All word2vec SGNS and ELECTRA embeddings models for the 5 languages were trained on comparable datasets:
- around 1 billion sentences in total 
- 50% of the sentences came from wikipedia, 40% came from  open subtitles, the rest were drawn from book corpora such as wikisource or gutenberg.org
- to normalize whitespaces, all sentences were tokenized with NLTK's word_tokenize 

Some analysis. 
- The SGNS models were found to perform comparably to other off-the-shelf word2vec models on word analogy tasks. 
- The character embeddings achieved a 98% reconstruction accuracy on a held-out test set

By "external resources", we mean both external datasets (such as wordnet or raw corpus data to train a LM) as well as  pretrained models, such as BERT and the like. 
You are, on the other hand, free to train language models on the CoDWoE datasets themselves.

The electra vectors were computed from examples of usage: we embedded the full example of usage, and then extracted the embeddings corresponding to the word being defined. 

Some entries have more than one such example of usage; for a concrete example, see https://fr.wiktionary.org/wiki/plastique#Nom_commun_2 which lists three examples, with the definiendum in bold.
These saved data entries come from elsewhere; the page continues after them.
File: src/shared/addr_wake_pkg.sv
package addr_wake_pkg;

  // Register byte offsets
  localparam logic [7:0] OWN_ADDR_OFS = 8'h44;
  localparam logic [7:0] ADDR_MASK_OFS = 8'h4c;
  localparam logic [7:0] WAKE_CTL_OFS = 8'h54;
  localparam logic [7:0] WAKE_STS_OFS = 8'h58;
  localparam logic [7:0] PROT_CTL_OFS = 8'h5c;
  localparam logic [7:0] IRQ_STS_OFS = 8'h60;
  localparam logic [7:0] IRQ_MSK_OFS = 8'h64;
  localparam logic [7:0] MATCH_STS_OFS = 8'h68;

  // Field positions and widths
  localparam int WAKE_EN_BIT = 0;
  localparam int WAKE_SEL_BIT = 1;
  localparam int WAKE_FLAG_BIT = 0;
  localparam int TEN_EN_BIT = 4;
  localparam int IRQ_MATCH_BIT = 0;
  localparam int IRQ_WAKE_BIT = 1;
  localparam int MATCH_ADDRESSED_BIT = 0;
  localparam int MATCH_RW_BIT = 1;
  localparam int ADDR_W = 10;
  localparam int IRQ_W = 2;

  // Reset values
  localparam logic [9:0] OWN_ADDR_RST = 10'h000;
  localparam logic [9:0] ADDR_MASK_RST = 10'h000;
  localparam logic [1:0] WAKE_CTL_RST = 2'h0;
  localparam logic [1:0] IRQ_RST = 2'h0;

  // Ten-bit first byte prefix and bit framing
  localparam logic [4:0] TEN_PREFIX = 5'h1e;
  localparam logic [3:0] DATA_BITS = 4'h8;

  localparam logic [1:0] RESP_OKAY = 2'h0;
  localparam logic [1:0] RESP_SLVERR = 2'h2;

  typedef struct packed {
    logic start;
    logic stop;
    logic sda_edge;
    logic byte_valid;
    logic [7:0] data;
  } rx_event_t;

  typedef struct packed {
    logic wake_en;
    logic wake_sel;
    logic ten_en;
    logic [9:0] own;
    logic [9:0] mask;
  } match_cfg_t;

endpackage

File: src/rtl/i2c_byte_rx.sv
`timescale 1ns/1ps
`default_nettype none
module i2c_byte_rx (
  input wire logic aclk,
  input wire logic aresetn,
  input wire logic ce,
  input wire logic scl_in,
  input wire logic sda_in,
  output addr_wake_pkg::rx_event_t rx_ev
);

  logic scl_s1_q, scl_s2_q, scl_p_q, sda_s1_q, sda_s2_q, sda_p_q;
  logic active_q, active_d;
  logic [3:0] cnt_q, cnt_d;
  logic [7:0] shift_q, shift_d;
  addr_wake_pkg::rx_event_t ev_q, ev_d;
  logic scl_rise;

  assign scl_rise = scl_s2_q & ~scl_p_q;
  assign rx_ev = ev_q;

  always_comb begin
    active_d = active_q;
    cnt_d = cnt_q;
    shift_d = shift_q;
    ev_d = '0;
    ev_d.data = ev_q.data;
    ev_d.sda_edge = sda_s2_q ^ sda_p_q;
    // Start and stop: data line moves while clock is high
    ev_d.start = scl_s2_q & scl_p_q & sda_p_q & ~sda_s2_q;
    ev_d.stop = scl_s2_q & scl_p_q & ~sda_p_q & sda_s2_q;
    if (ev_d.start) begin
      active_d = 1'b1;
      cnt_d = 4'h0;
    end else if (ev_d.stop) begin
      active_d = 1'b0;
    end else if (scl_rise && active_q) begin
      if (cnt_q < addr_wake_pkg::DATA_BITS) begin
        shift_d = {shift_q[6:0], sda_s2_q};
        cnt_d = cnt_q + 4'h1;
        if (cnt_q == addr_wake_pkg::DATA_BITS - 4'h1) begin
          ev_d.byte_valid = 1'b1;
          ev_d.data = {shift_q[6:0], sda_s2_q};
        end
      end else begin
        // Acknowledge slot closes the byte
        cnt_d = 4'h0;
      end
    end
  end

  always_ff @(posedge aclk) begin
    if (!aresetn) begin
      scl_s1_q <= 1'b1;
      scl_s2_q <= 1'b1;
      scl_p_q <= 1'b1;
      sda_s1_q <= 1'b1;
      sda_s2_q <= 1'b1;
      sda_p_q <= 1'b1;
      active_q <= 1'b0;
      cnt_q <= 4'h0;
      shift_q <= 8'h00;
      ev_q <= '0;
    end else if (ce) begin
      scl_s1_q <= scl_in;
      scl_s2_q <= scl_s1_q;
      scl_p_q <= scl_s2_q;
      sda_s1_q <= sda_in;
      sda_s2_q <= sda_s1_q;
      sda_p_q <= sda_s2_q;
      active_q <= active_d;
      cnt_q <= cnt_d;
      shift_q <= shift_d;
      ev_q <= ev_d;
    end
  end

endmodule
`default_nettype wire

File: src/rtl/i2c_addr_wake.sv
// Decided for this implementation: the AXI4-Lite register port.
`timescale 1ns/1ps
`default_nettype none
// Summary of operation
// - Ten-bit own address, upper bits reserved
// - Prefix 11110AA: compare AA with address top
// - Second byte compared with address low eight
// - Seven-bit mode uses low seven bits only
// - Mask one means don't care, zero exact
// - Any address equal on unmasked bits matches
// - Wake only when wake enable set
// - Select: data toggle or address match wakes
// - Wake flag set when woken
// - Flag cleared only by writing one
// - Ten-bit matching only when enabled
module i2c_addr_wake (
  input wire logic aclk,
  input wire logic aresetn,
  input wire logic ce,
  input wire logic [7:0] awaddr,
  input wire logic awvalid,
  output logic awready,
  input wire logic [31:0] wdata,
  input wire logic [3:0] wstrb,
  input wire logic wvalid,
  output logic wready,
  output logic [1:0] bresp,
  output logic bvalid,
  input wire logic bready,
  input wire logic [7:0] araddr,
  input wire logic arvalid,
  output logic arready,
  output logic [31:0] rdata,
  output logic [1:0] rresp,
  output logic rvalid,
  input wire logic rready,
  input wire logic scl_in,
  input wire logic sda_in,
  input wire logic power_down,
  output logic wake_req,
  output logic addr_match,
  output logic irq
);
  typedef enum logic [3:0] {
    ST_IDLE = 4'b0001,
    ST_FIRST = 4'b0010,
    ST_SECOND = 4'b0100,
    ST_DONE = 4'b1000
  } match_state_t;
  addr_wake_pkg::rx_event_t ev;
  addr_wake_pkg::match_cfg_t cfg_q, cfg_d;
  match_state_t st_q, st_d;
  logic aw_held_q, aw_held_d, w_held_q, w_held_d, bvalid_q, bvalid_d, rvalid_q, rvalid_d;
  logic [7:0] awaddr_q, awaddr_d, raddr_q, raddr_d;
  logic [31:0] wdata_q, wdata_d, rdata_q, rdata_d, rd_word, wbits;
  logic [3:0] wstrb_q, wstrb_d;
  logic [1:0] bresp_q, bresp_d, rresp_q, rresp_d, irq_sts_q, irq_sts_d, irq_msk_q, irq_msk_d;
  logic wr_fire, wr_hit, rd_hit, wake_flag_q, wake_flag_d, wake_req_q, wake_req_d, irq_q, irq_d;
  logic match_q, match_d, addressed_q, addressed_d, rw_q, rw_d;
  logic wake_set, wake_trig, first_hit7, first_hit10, second_hit;
  i2c_byte_rx u_rx (
    .aclk(aclk),
    .aresetn(aresetn),
    .ce(ce),
    .scl_in(scl_in),
    .sda_in(sda_in),
    .rx_ev(ev)
  );
  function automatic logic masked_eq(input logic [9:0] rx, input logic [9:0] own,
                                     input logic [9:0] msk);
    masked_eq = ((rx ^ own) & ~msk) == 10'h000;
  endfunction
  function automatic logic [9:0] lanes(input logic [9:0] old, input logic [31:0] d,
                                       input logic [3:0] s);
    lanes = {s[1] ? d[9:8] : old[9:8], s[0] ? d[7:0] : old[7:0]};
  endfunction
  // Register bus
  assign awready = !aw_held_q && !bvalid_q;
  assign wready = !w_held_q && !bvalid_q;
  assign arready = !rvalid_q;
  assign bvalid = bvalid_q;
  assign bresp = bresp_q;
  assign rvalid = rvalid_q;
  assign rdata = rdata_q;
  assign rresp = rresp_q;
  assign wr_fire = aw_held_q && w_held_q && !bvalid_q;
  assign wbits = wdata_q & {{16{1'b0}}, {8{wstrb_q[1]}}, {8{wstrb_q[0]}}};
  always_comb begin
    case (awaddr_q[7:2])
      addr_wake_pkg::OWN_ADDR_OFS[7:2], addr_wake_pkg::ADDR_MASK_OFS[7:2],
      addr_wake_pkg::WAKE_CTL_OFS[7:2], addr_wake_pkg::WAKE_STS_OFS[7:2],
      addr_wake_pkg::PROT_CTL_OFS[7:2], addr_wake_pkg::IRQ_STS_OFS[7:2],
      addr_wake_pkg::IRQ_MSK_OFS[7:2], addr_wake_pkg::MATCH_STS_OFS[7:2]: wr_hit = 1'b1;
      default: wr_hit = 1'b0;
    endcase
  end
  always_comb begin
    rd_hit = 1'b1;
    rd_word = 32'h0000_0000;
    case (araddr[7:2])
      addr_wake_pkg::OWN_ADDR_OFS[7:2]: rd_word[9:0] = cfg_q.own;
      addr_wake_pkg::ADDR_MASK_OFS[7:2]: rd_word[9:0] = cfg_q.mask;
      addr_wake_pkg::WAKE_CTL_OFS[7:2]: begin
        rd_word[addr_wake_pkg::WAKE_EN_BIT] = cfg_q.wake_en;
        rd_word[addr_wake_pkg::WAKE_SEL_BIT] = cfg_q.wake_sel;
      end
      addr_wake_pkg::WAKE_STS_OFS[7:2]: rd_word[addr_wake_pkg::WAKE_FLAG_BIT] = wake_flag_q;
      addr_wake_pkg::PROT_CTL_OFS[7:2]: rd_word[addr_wake_pkg::TEN_EN_BIT] = cfg_q.ten_en;
      addr_wake_pkg::IRQ_STS_OFS[7:2]: rd_word[1:0] = irq_sts_q;
      addr_wake_pkg::IRQ_MSK_OFS[7:2]: rd_word[1:0] = irq_msk_q;
      addr_wake_pkg::MATCH_STS_OFS[7:2]: begin
        rd_word[addr_wake_pkg::MATCH_ADDRESSED_BIT] = addressed_q;
        rd_word[addr_wake_pkg::MATCH_RW_BIT] = rw_q;
      end
      default: rd_hit = 1'b0;
    endcase
  end
  always_comb begin
    aw_held_d = aw_held_q;
    awaddr_d = awaddr_q;
    w_held_d = w_held_q;
    wdata_d = wdata_q;
    wstrb_d = wstrb_q;
    bvalid_d = bvalid_q;
    bresp_d = bresp_q;
    rvalid_d = rvalid_q;
    rdata_d = rdata_q;
    rresp_d = rresp_q;
    raddr_d = raddr_q;
    if (awvalid && awready) begin
      aw_held_d = 1'b1;
      awaddr_d = awaddr;
    end
    if (wvalid && wready) begin
      w_held_d = 1'b1;
      wdata_d = wdata;
      wstrb_d = wstrb;
    end
    if (wr_fire) begin
      aw_held_d = 1'b0;
      w_held_d = 1'b0;
      bvalid_d = 1'b1;
      bresp_d = wr_hit ? addr_wake_pkg::RESP_OKAY : addr_wake_pkg::RESP_SLVERR;
    end
    if (bvalid_q && bready) begin
      bvalid_d = 1'b0;
    end
    if (arvalid && arready) begin
      rvalid_d = 1'b1;
      rdata_d = rd_word;
      raddr_d = araddr;
      rresp_d = rd_hit ? addr_wake_pkg::RESP_OKAY : addr_wake_pkg::RESP_SLVERR;
    end else if (rvalid_q && rready) begin
      rvalid_d = 1'b0;
    end
  end
  // Configuration, wake and interrupt state
  always_comb begin
    cfg_d = cfg_q;
    irq_msk_d = irq_msk_q;
    if (wr_fire) begin
      case (awaddr_q[7:2])
        addr_wake_pkg::OWN_ADDR_OFS[7:2]: cfg_d.own = lanes(cfg_q.own, wdata_q, wstrb_q);
        addr_wake_pkg::ADDR_MASK_OFS[7:2]: cfg_d.mask = lanes(cfg_q.mask, wdata_q, wstrb_q);
        addr_wake_pkg::WAKE_CTL_OFS[7:2]: if (wstrb_q[0]) begin
          cfg_d.wake_en = wdata_q[addr_wake_pkg::WAKE_EN_BIT];
          cfg_d.wake_sel = wdata_q[addr_wake_pkg::WAKE_SEL_BIT];
        end
        addr_wake_pkg::PROT_CTL_OFS[7:2]: if (wstrb_q[0]) begin
          cfg_d.ten_en = wdata_q[addr_wake_pkg::TEN_EN_BIT];
        end
        addr_wake_pkg::IRQ_MSK_OFS[7:2]: if (wstrb_q[0]) begin
          irq_msk_d = wdata_q[1:0];
        end
        default: cfg_d = cfg_q;
      endcase
    end
  end
  assign wake_trig = cfg_q.wake_sel ? match_d : ev.sda_edge;
  assign wake_set = cfg_q.wake_en && power_down && wake_trig;
  always_comb begin
    wake_flag_d = wake_flag_q;
    irq_sts_d = irq_sts_q;
    if (wr_fire && awaddr_q[7:2] == addr_wake_pkg::WAKE_STS_OFS[7:2]) begin
      wake_flag_d = wake_flag_q & ~wbits[addr_wake_pkg::WAKE_FLAG_BIT];
    end
    if (wr_fire && awaddr_q[7:2] == addr_wake_pkg::IRQ_STS_OFS[7:2]) begin
      irq_sts_d = irq_sts_q & ~wbits[1:0];
    end
    // Set wins over a clear in the same cycle
    if (wake_set) begin
      wake_flag_d = 1'b1;
      irq_sts_d[addr_wake_pkg::IRQ_WAKE_BIT] = 1'b1;
    end
    if (match_d) begin
      irq_sts_d[addr_wake_pkg::IRQ_MATCH_BIT] = 1'b1;
    end
    wake_req_d = wake_set;
    irq_d = |(irq_sts_d & irq_msk_d);
  end
  // Address recognition
  assign first_hit7 = masked_eq({3'h0, ev.data[7:1]}, {3'h0, cfg_q.own[6:0]},
                                {3'h0, cfg_q.mask[6:0]});
  assign first_hit10 = ev.data[7:3] == addr_wake_pkg::TEN_PREFIX &&
                       masked_eq({ev.data[2:1], 8'h00}, {cfg_q.own[9:8], 8'h00},
                                 {cfg_q.mask[9:8], 8'h00});
  assign second_hit = masked_eq({2'h0, ev.data}, {2'h0, cfg_q.own[7:0]},
                                {2'h0, cfg_q.mask[7:0]});
  always_comb begin
    st_d = st_q;
    match_d = 1'b0;
    addressed_d = addressed_q;
    rw_d = rw_q;
    if (ev.stop) begin
      st_d = ST_IDLE;
      addressed_d = 1'b0;
    end else if (ev.start) begin
      st_d = ST_FIRST;
      addressed_d = 1'b0;
    end else if (ev.byte_valid) begin
      case (st_q)
        ST_FIRST: begin
          rw_d = ev.data[0];
          st_d = ST_DONE;
          if (cfg_q.ten_en && first_hit10) begin
            st_d = ST_SECOND;
          end else if (!cfg_q.ten_en && first_hit7) begin
            match_d = 1'b1;
          end
        end
        ST_SECOND: begin
          st_d = ST_DONE;
          match_d = second_hit;
        end
        ST_IDLE, ST_DONE: st_d = st_q;
        default: st_d = ST_IDLE;
      endcase
    end
    if (match_d) begin
      addressed_d = 1'b1;
    end
  end
  always_ff @(posedge aclk) begin
    if (!aresetn) begin
      aw_held_q <= 1'b0;
      awaddr_q <= 8'h00;
      w_held_q <= 1'b0;
      wdata_q <= 32'h0000_0000;
      wstrb_q <= 4'h0;
      bvalid_q <= 1'b0;
      bresp_q <= addr_wake_pkg::RESP_OKAY;
      rvalid_q <= 1'b0;
      rdata_q <= 32'h0000_0000;
      rresp_q <= addr_wake_pkg::RESP_OKAY;
      raddr_q <= 8'h00;
      cfg_q <= {addr_wake_pkg::WAKE_CTL_RST, 1'b0, addr_wake_pkg::OWN_ADDR_RST,
                addr_wake_pkg::ADDR_MASK_RST};
      irq_msk_q <= addr_wake_pkg::IRQ_RST;
      irq_sts_q <= addr_wake_pkg::IRQ_RST;
      wake_flag_q <= 1'b0;
      wake_req_q <= 1'b0;
      irq_q <= 1'b0;
      st_q <= ST_IDLE;
      match_q <= 1'b0;
      addressed_q <= 1'b0;
      rw_q <= 1'b0;
    end else if (ce) begin
      aw_held_q <= aw_held_d;
      awaddr_q <= awaddr_d;
      w_held_q <= w_held_d;
      wdata_q <= wdata_d;
      wstrb_q <= wstrb_d;
      bvalid_q <= bvalid_d;
      bresp_q <= bresp_d;
      rvalid_q <= rvalid_d;
      rdata_q <= rdata_d;
      rresp_q <= rresp_d;
      raddr_q <= raddr_d;
      cfg_q <= cfg_d;
      irq_msk_q <= irq_msk_d;
      irq_sts_q <= irq_sts_d;
      wake_flag_q <= wake_flag_d;
      wake_req_q <= wake_req_d;
      irq_q <= irq_d;
      st_q <= st_d;
      match_q <= match_d;
      addressed_q <= addressed_d;
      rw_q <= rw_d;
    end
  end
  assign wake_req = wake_req_q;
  assign addr_match = match_q;
  assign irq = irq_q;
endmodule
`default_nettype wire

File: config.mk
export PLATFORM = sky130hd
export DESIGN_NAME = i2c_addr_wake
export DESIGN_NICKNAME = d
export VERILOG_FILES = /design/src/shared/addr_wake_pkg.sv /design/src/rtl/i2c_byte_rx.sv /design/src/rtl/i2c_addr_wake.sv
export SDC_FILE = /design/constraint.sdc
export NUM_CORES = 1
export LEC_CHECK = 0
export BUFFER_PORTS_ARGS = -buffer_cell sky130_fd_sc_hd__buf_2
export CAP_MARGIN = 20
export CORE_UTILIZATION = 46
export CTS_CLUSTER_DIAMETER = 50
export DETAILED_ROUTE_END_ITERATION = 10
export MAX_ROUTING_LAYER = met4
export PLACE_DENSITY_LB_ADDON = 0.12
export SYNTH_ARGS = -nofsm -noshare
export SYNTH_HDL_FRONTEND = slang
export SYNTH_SLANG_ARGS = --single-unit
File: constraint.sdc
create_clock -name aclk -period 3.7 [get_ports aclk]
set_clock_uncertainty 0.2 [all_clocks]
set_input_delay 0.555 -clock aclk [delete_from_list [all_inputs] [get_ports aclk]]
set_output_delay 0.555 -clock aclk [all_outputs]
set_load 0.02 [all_outputs]
==> metrics.md, run 1 <==
| Metric | Value |
|---|---|
| Clk slew on worst S/H paths | `0.09 ns` |
| Antenna-violating nets left | `0` |
| Tot GR Track Use | `20.8%` |
| DP HPWL | `7.28 mm` |
| CTS tree | `yes` |
| Crit path kind | `in2reg` |
| Gp weighted congestion | `0.843` |
| Final period util | `56.7%` |
| Vias per std cell | `5.21` |
| Area grow syn2layout | `9.41%` |
| Worst-Skew Late Latency | `0.37 ns` |
| Most used cell, CP | `nor2_1` |
| Startpoint types | `input port` |
| Cell Pwr Density | `389 nW/um^2` |
| Clock power frac | `34.9%` |
| Combinational power share | `8.4%` |
| Leakage | `2.06 nW` |
| Sw frac | `25.1%` |
| NetSw | `0.505 mW` |
| Worst slew pin tran | `0.873 ns` |
| Worst path cell trace | `buf_2, buf_4, nand3_1, nor2_1, nand2_1, mux2i_1, nor2_1` |
| Number of fill cells | `969` |
| CTS sink count | `102` |
| Root buffer selected by CTS | `clkbuf_8` |
| Slew headroom | `41.8%` |
| DRT Wirelength | `10.2 mm` |
| Worst path max stage delay | `0.37 ns` |
| VDD IR max | `0.171 mV` |
| Sequential fraction of the synthesis area | `43.1%` |
| Yosys cell types | `58` |
| Power Internal | `1.51 mW` |
| Max H-tree Level | `3` |
| CP endpoint kind | `register` |
| Critical Path RT | `3.72 ns` |
| # resized after CTS | `0` |
| Diode count | `0` |
| Clock Tree Buf Depth | `2` |
| Initial core utilization | `48.0%` |
| Via count | `3,781` |
| Reg2reg start | `awaddr_q[7]$_SDFFE_PN0P_` |
| Ys flop type | `dfxtp_1` |
| Hold Fails Final Rpt | `0` |
| Cts hold-fix bufs | `0` |
| Die height | `103 um` |
| Die area | `10,700 sq um` |
| Drt pass-1 iters | `4` |
| Buffer count from post-CTS setup fixing | `0` |
| Post-Place Cells | `710` |
| Max Cap Viol | `0` |
| Cells after Synth | `548` |
| Leading area contributor after synthesis | `dfxtp_1` |
| Core ar. | `9860 sq um` |
| Final setup violating endpoints | `0` |
| Final Max Slew Viols | `0` |
| Max FO, Critical Path | `20` |
| Gr ovfl total | `0` |
| Crit path time final | `2.10 ns` |
| Finished Layout Cells | `726` |
| Commonest non-fill, non-tap cell in the layout | `dfxtp_1` |
| Register area | `2040 sq um` |
| RSZ-0062 raised after global routing | `false` |
| Netlist Area Pre-Place | `4730 sq um` |
| IO Count | `107` |
| Area contributors post-synth | `dfxtp_1 (43%), mux2i_1 (10%), nor2_1 (6.7%)` |
| Row cnt | `36` |
| Vias in the first global route | `3,314` |
| Final Util | `52.5%` |
| Die W | `103 um` |
| Area of the multi-input gates | `2440 sq um` |
| CP Launch Point | `ce` |
| Yosys top cell area share | `43.1%` |
| Ys Warns | `0` |
| Async S/R FF share, synth | `0%` |
| Number of enable flip-flop cells after synthesis | `0` |
| Initial antenna violation count | `0` |
| Critical path's top delay family | `simple AND/OR/NAND/NOR gates` |
| CTS Buf Count | `9` |
| First-pass GRT wire length | `16.5 mm` |
| Share of cells above drive strength 1 | `14.0%` |
| Slowest CP cell | `nand2_1` |
| Crit path DAT | `2.12 ns` |
| Final nets | `652` |
| Post-Syn Area per Cell | `8.64 sq um` |
| Bufs and invs on worst path | `2` |
| Most frequent cells in the layout | `dfxtp_1 (102), nor2_1 (85), nand2_1 (60)` |
| Wirelength per Cell | `14.1 um` |
| Hold_sp | `sda_in` |
| Drt drc | `0` |
| Status | `completed` |
| Worst hold path type | `in2reg` |
| F_max | `477 MHz` |
| PortBufs | `54` |
| Total Neg Setup Slack | `0 ns` |
| Largest net degree at the start of global routing | `85` |
| Yosys reg bits | `102` |
| Reg power frac | `56.7%` |
| First DRT Iteration DRCs | `157` |
[registers in the layout, summed over array words and instances (netlist names), 2 cells and up, named ones only]
name,cells
wdata_q,10
irq_sts_q,2
u_rx.cnt_q,4
rdata,10
wstrb_q,2
irq_msk_q,2
awaddr_q,6
u_rx.rx_ev,12
cfg_q,23
u_rx.shift_q,7
st_q,4
[worst reg2reg max path, delay by kind of cell (launching register included)]
| kind | cells | cell delay, ns |
|---|---|---|
| DFF | 1 | 0.35 |
| muxes | 1 | 0.26 |
| and+or+nand+nor | 5 | 1.12 |
[cell families (layout without fill, tap and decap cells)]
logic type / after synthesis / in the layout / synth area share, %
and+or+nand+nor: 211 / 211 / 21.7
AOI/OAI and AO/OA: 103 / 103 / 13.5
DFF: 102 / 102 / 43.1
buffers and inverters: 61 / 83 / 7.19
muxes: 50 / 50 / 10.6
xor gates and xnor gates: 19 / 19 / 3.51
adders and majority gates: 1 / 1 / 0.264
other: 1 / 24 / 0.0792
[cell type report]
type	count	area share, %
clock inverters	3	0.845
well taps	133	3.21
clock buffers	13	2.87
flip-flops and latches	102	39.4
inverters	9	0.652
repair buffers	58	5.80
multi-input cells	408	47.2
[metrics by stage]
step	instance area, sq um	setup WS, ns	power (mW)	hold slack [ns]
6_report	5180	1.60	2.01	0.204
5_1_grt	5180	1.45	2.10	0.211
4_1_cts	5180	1.59	2.03	0.194
3_5_place_dp	4990	1.20	1.34	0.225
3_3_place_gp	4990	1.23	1.33	0.212
2_1_floorplan	4820	1.74	1.30	0.208
[cells in the mapped netlist (9+ instances only)]
master    count
clkbuf_1     18
nand3_1      16
o21ai_0      10
dfxtp_1     102
xnor2_1      18
a21oi_1      44
buf_4        24
nor2_1       85
mux2i_1      48
a211oi_1     10
nand2_1      60
inv_1         9
[power groups by stage]
| stage | registers [mW] | clock network, mW | logic (mW) |
|---|---|---|---|
| 2_1_floorplan | 1.17 | 0 | 0.132 |
| 3_3_place_gp | 1.17 | 0 | 0.167 |
| 3_5_place_dp | 1.17 | 0 | 0.169 |
| 4_1_cts | 1.14 | 0.719 | 0.169 |
| 5_1_grt | 1.15 | 0.762 | 0.189 |
| 6_report | 1.14 | 0.703 | 0.168 |
[per-layer routing]
layer	up-vias	routed length [um]	track usage [%]	share of wire, %
met4	0	154	6.50	1.5
met1	1744	5160	28.5	50
met5	-	0	-	0
met2	88	4570	31.1	45
met3	14	346	3.70	3.4
li1	1935	-	-	-
[worst paths after layout]
| check | endpoint | slack [ns] | cells past startpoint |
|---|---|---|---|
| max | cfg_q[2]$_SDFFE_PN0P_ | 1.60 | 7 |
| min reg2reg | bresp[1]$_SDFFE_PN0P_ | 0.24 | 1 |
| max reg2reg | cfg_q[2]$_SDFFE_PN0P_ | 1.62 | 6 |
| min | u_rx.sda_s1_q$_SDFFE_PN1P_ | 0.20 | 3 |
Note: power is estimated with default switching activity, not from simulation.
In such cases, we computed distinct electra vectors for each example of usage, and these correspond to distinct items in the CODWOE datasets. 
These items therefore have distinct electra vectors, but the same SGNS and char vectors, as well as the same glosses. This case only occurs in the EN/FR/RU datasets.

Another case of duplicate glosses is due to distinct words that are defined with the same gloss in the original dataset. In the CODWOE datasets, they correspond to items with different SGNS and char vectors, but the same gloss. These are present in all datasets, including the ES /IT datasets. 

Lastly, a few entries (around 0.03% of all items)  in our sources had the same word, with the same gloss, but with different POS. These did produce true duplicates.